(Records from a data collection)
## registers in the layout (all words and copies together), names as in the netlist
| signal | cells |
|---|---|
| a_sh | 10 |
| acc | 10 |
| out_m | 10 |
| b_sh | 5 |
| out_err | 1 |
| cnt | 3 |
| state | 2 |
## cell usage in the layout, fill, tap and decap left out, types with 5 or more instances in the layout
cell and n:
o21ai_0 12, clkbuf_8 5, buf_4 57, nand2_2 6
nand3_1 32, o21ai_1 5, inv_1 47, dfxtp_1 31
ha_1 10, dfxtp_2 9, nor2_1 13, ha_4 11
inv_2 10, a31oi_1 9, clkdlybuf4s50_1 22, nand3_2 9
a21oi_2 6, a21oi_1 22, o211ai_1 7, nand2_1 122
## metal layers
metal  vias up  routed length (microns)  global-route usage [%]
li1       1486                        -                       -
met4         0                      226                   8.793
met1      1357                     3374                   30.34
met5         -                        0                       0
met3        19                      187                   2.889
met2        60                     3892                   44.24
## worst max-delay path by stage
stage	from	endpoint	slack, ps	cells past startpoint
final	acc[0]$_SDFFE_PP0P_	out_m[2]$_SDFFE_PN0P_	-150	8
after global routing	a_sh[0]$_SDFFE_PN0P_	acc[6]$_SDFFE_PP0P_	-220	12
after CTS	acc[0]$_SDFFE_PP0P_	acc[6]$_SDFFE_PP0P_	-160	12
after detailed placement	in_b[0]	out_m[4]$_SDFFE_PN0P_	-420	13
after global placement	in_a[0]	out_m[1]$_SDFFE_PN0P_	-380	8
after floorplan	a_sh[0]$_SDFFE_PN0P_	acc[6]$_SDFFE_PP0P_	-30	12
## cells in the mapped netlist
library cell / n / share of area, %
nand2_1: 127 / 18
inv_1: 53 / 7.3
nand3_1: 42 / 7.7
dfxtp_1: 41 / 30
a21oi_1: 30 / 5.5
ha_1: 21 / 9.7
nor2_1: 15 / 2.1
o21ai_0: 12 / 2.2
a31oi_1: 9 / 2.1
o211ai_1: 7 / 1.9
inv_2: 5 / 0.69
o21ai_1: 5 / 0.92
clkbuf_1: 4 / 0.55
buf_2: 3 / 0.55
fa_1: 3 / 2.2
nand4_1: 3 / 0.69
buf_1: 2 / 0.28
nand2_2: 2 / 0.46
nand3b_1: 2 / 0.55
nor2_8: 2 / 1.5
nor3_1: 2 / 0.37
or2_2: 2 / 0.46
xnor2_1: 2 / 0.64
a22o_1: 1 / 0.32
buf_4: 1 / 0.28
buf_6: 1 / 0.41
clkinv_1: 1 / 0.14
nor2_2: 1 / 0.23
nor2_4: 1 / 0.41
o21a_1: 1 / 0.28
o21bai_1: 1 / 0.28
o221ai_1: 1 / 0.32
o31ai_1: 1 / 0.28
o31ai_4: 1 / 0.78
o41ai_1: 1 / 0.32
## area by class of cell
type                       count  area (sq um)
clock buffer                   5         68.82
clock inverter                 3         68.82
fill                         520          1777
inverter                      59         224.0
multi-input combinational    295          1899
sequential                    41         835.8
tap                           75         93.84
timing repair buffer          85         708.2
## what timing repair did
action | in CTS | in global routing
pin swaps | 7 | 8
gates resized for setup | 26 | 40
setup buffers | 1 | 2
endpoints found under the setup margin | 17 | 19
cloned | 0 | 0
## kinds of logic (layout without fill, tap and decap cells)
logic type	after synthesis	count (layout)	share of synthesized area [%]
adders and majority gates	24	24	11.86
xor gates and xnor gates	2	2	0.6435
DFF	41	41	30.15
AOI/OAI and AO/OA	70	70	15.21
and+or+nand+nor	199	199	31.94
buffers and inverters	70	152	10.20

• Task description
The expected output is an exact copy of all the records above.

• Problem solution
## registers in the layout (all words and copies together), names as in the netlist
| signal | cells |
|---|---|
| a_sh | 10 |
| acc | 10 |
| out_m | 10 |
| b_sh | 5 |
| out_err | 1 |
| cnt | 3 |
| state | 2 |
## cell usage in the layout, fill, tap and decap left out, types with 5 or more instances in the layout
cell and n:
o21ai_0 12, clkbuf_8 5, buf_4 57, nand2_2 6
nand3_1 32, o21ai_1 5, inv_1 47, dfxtp_1 31
ha_1 10, dfxtp_2 9, nor2_1 13, ha_4 11
inv_2 10, a31oi_1 9, clkdlybuf4s50_1 22, nand3_2 9
a21oi_2 6, a21oi_1 22, o211ai_1 7, nand2_1 122
## metal layers
metal  vias up  routed length (microns)  global-route usage [%]
li1       1486                        -                       -
met4         0                      226                   8.793
met1      1357                     3374                   30.34
met5         -                        0                       0
met3        19                      187                   2.889
met2        60                     3892                   44.24
## worst max-delay path by stage
stage	from	endpoint	slack, ps	cells past startpoint
final	acc[0]$_SDFFE_PP0P_	out_m[2]$_SDFFE_PN0P_	-150	8
after global routing	a_sh[0]$_SDFFE_PN0P_	acc[6]$_SDFFE_PP0P_	-220	12
after CTS	acc[0]$_SDFFE_PP0P_	acc[6]$_SDFFE_PP0P_	-160	12
after detailed placement	in_b[0]	out_m[4]$_SDFFE_PN0P_	-420	13
after global placement	in_a[0]	out_m[1]$_SDFFE_PN0P_	-380	8
after floorplan	a_sh[0]$_SDFFE_PN0P_	acc[6]$_SDFFE_PP0P_	-30	12
## cells in the mapped netlist
library cell / n / share of area, %
nand2_1: 127 / 18
inv_1: 53 / 7.3
nand3_1: 42 / 7.7
dfxtp_1: 41 / 30
a21oi_1: 30 / 5.5
ha_1: 21 / 9.7
nor2_1: 15 / 2.1
o21ai_0: 12 / 2.2
a31oi_1: 9 / 2.1
o211ai_1: 7 / 1.9
inv_2: 5 / 0.69
o21ai_1: 5 / 0.92
clkbuf_1: 4 / 0.55
buf_2: 3 / 0.55
fa_1: 3 / 2.2
nand4_1: 3 / 0.69
buf_1: 2 / 0.28
nand2_2: 2 / 0.46
nand3b_1: 2 / 0.55
nor2_8: 2 / 1.5
nor3_1: 2 / 0.37
or2_2: 2 / 0.46
xnor2_1: 2 / 0.64
a22o_1: 1 / 0.32
buf_4: 1 / 0.28
buf_6: 1 / 0.41
clkinv_1: 1 / 0.14
nor2_2: 1 / 0.23
nor2_4: 1 / 0.41
o21a_1: 1 / 0.28
o21bai_1: 1 / 0.28
o221ai_1: 1 / 0.32
o31ai_1: 1 / 0.28
o31ai_4: 1 / 0.78
o41ai_1: 1 / 0.32
## area by class of cell
type                       count  area (sq um)
clock buffer                   5         68.82
clock inverter                 3         68.82
fill                         520          1777
inverter                      59         224.0
multi-input combinational    295          1899
sequential                    41         835.8
tap                           75         93.84
timing repair buffer          85         708.2
## what timing repair did
action | in CTS | in global routing
pin swaps | 7 | 8
gates resized for setup | 26 | 40
setup buffers | 1 | 2
endpoints found under the setup margin | 17 | 19
cloned | 0 | 0
## kinds of logic (layout without fill, tap and decap cells)
logic type	after synthesis	count (layout)	share of synthesized area [%]
adders and majority gates	24	24	11.86
xor gates and xnor gates	2	2	0.6435
DFF	41	41	30.15
AOI/OAI and AO/OA	70	70	15.21
and+or+nand+nor	199	199	31.94
buffers and inverters	70	152	10.20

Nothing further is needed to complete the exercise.